Is it just a sore back — or is it something else?

Back pain is a top medical complaint. It’s also a leading cause of missed work. According to the National Institute of Neurological Disorders and Stroke, virtually all adults will seek attention for back pain at some point in their lives. The American Chiropractic Association reports that Americans spend about $50 billion a year on treating back pain.

There are many possible causes of low back pain. Usually it’s caused by trauma from a sudden strain on the spine. But you should be aware that back pain can also signal a more serious condition called ankylosing spondylitis.

What is ankylosing spondylitis?

Unlike ordinary back pain, ankylosing spondylitis (AS) is not caused by physical trauma to the spine. Rather, it’s a chronic condition caused by inflammation in the vertebrae (the bones of the spine). AS is a form of spinal arthritis.

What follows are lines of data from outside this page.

[config.mk]
export PLATFORM = sky130hd
export DESIGN_NAME = deser_rr_sched_flat
export DESIGN_NICKNAME = d
export VERILOG_FILES = /design/src/rtl/deser_rr_sched_if.sv /design/src/rtl/deser_rr_sched.sv /design/src/flat_wrapper.sv
export SDC_FILE = /design/constraint.sdc
export NUM_CORES = 1
export LEC_CHECK = 0
export BUFFER_PORTS_ARGS = -buffer_cell sky130_fd_sc_hd__buf_2
export CAP_MARGIN = 40
export CORE_ASPECT_RATIO = 1.4
export CORE_MARGIN = 2
export CORE_UTILIZATION = 49
export CTS_CLUSTER_DIAMETER = 50
export DETAILED_ROUTE_END_ITERATION = 8
export HOLD_SLACK_MARGIN = 0.15
export PLACE_DENSITY = 0.83
export SETUP_SLACK_MARGIN = 0.5
export SYNTH_ARGS = -nofsm -noshare
export SYNTH_HDL_FRONTEND = slang
export SYNTH_SLANG_ARGS = --single-unit
[constraint.sdc]
create_clock -name clk -period 2.9 [get_ports clk]
set_input_delay 0.58 -clock clk [delete_from_list [all_inputs] [get_ports clk]]
set_output_delay 0.58 -clock clk [all_outputs]
set_load 0.05 [all_outputs]
[src/rtl/deser_rr_sched_if.sv]
// Requester / deserializer / tag-consumer signal bundle for deser_rr_sched.
// master = scheduler side, slave = surrounding environment.
interface deser_rr_sched_if #(
   parameter int NUM_REQ   = 4,
   parameter int INLOGBITS = 3
);
   localparam int INWIDTH = 1 << INLOGBITS;
   localparam int IDW     = $clog2(NUM_REQ);

   logic [NUM_REQ-1:0]         req_valid;
   logic [NUM_REQ-1:0]         req_ready;
   logic [NUM_REQ*INWIDTH-1:0] req_data;
   logic                       des_valid;
   logic                       des_ready;
   logic [INWIDTH-1:0]         des_data;
   logic                       tag_valid;
   logic                       tag_ready;
   logic [IDW-1:0]             tag_id;
   logic                       busy;

   modport master (
      input  req_valid, req_data, des_ready, tag_ready,
      output req_ready, des_valid, des_data, tag_valid, tag_id, busy
   );

   modport slave (
      output req_valid, req_data, des_ready, tag_ready,
      input  req_ready, des_valid, des_data, tag_valid, tag_id, busy
   );
endinterface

The most common symptoms are intermittent flare-ups of spinal pain and stiffness. However, the disease can also affect other joints, as well as the eyes and the intestines. In advanced AS, abnormal bone growth in the vertebrae may cause joints to fuse. This can severely reduce mobility. People with AS may also experience vision problems, or inflammation in other joints, such as the knees and ankles.

What are the warning signs?

Sign #1: You have unexplained pain in the lower back.

Typical back pain often feels better after rest. AS is the opposite. Pain and stiffness are usually worse upon waking. While exercise may make ordinary back pain worse, AS symptoms may actually feel better after exercise.

Lower back pain for no apparent reason is not typical in young people. Teens and young adults who complain of stiffness or pain in the lower back or hips should be evaluated for AS by a doctor. Pain is often located in the sacroiliac joints, where the pelvis and spine meet.

Sign #2: You have a family history of AS.

People with certain genetic markers are susceptible to AS. But not all people who have the genes develop the disease, for reasons that remain unclear. If you have a relative with either AS, psoriatic arthritis, or arthritis related to inflammatory bowel disease, you may have inherited genes that put you at greater risk for AS.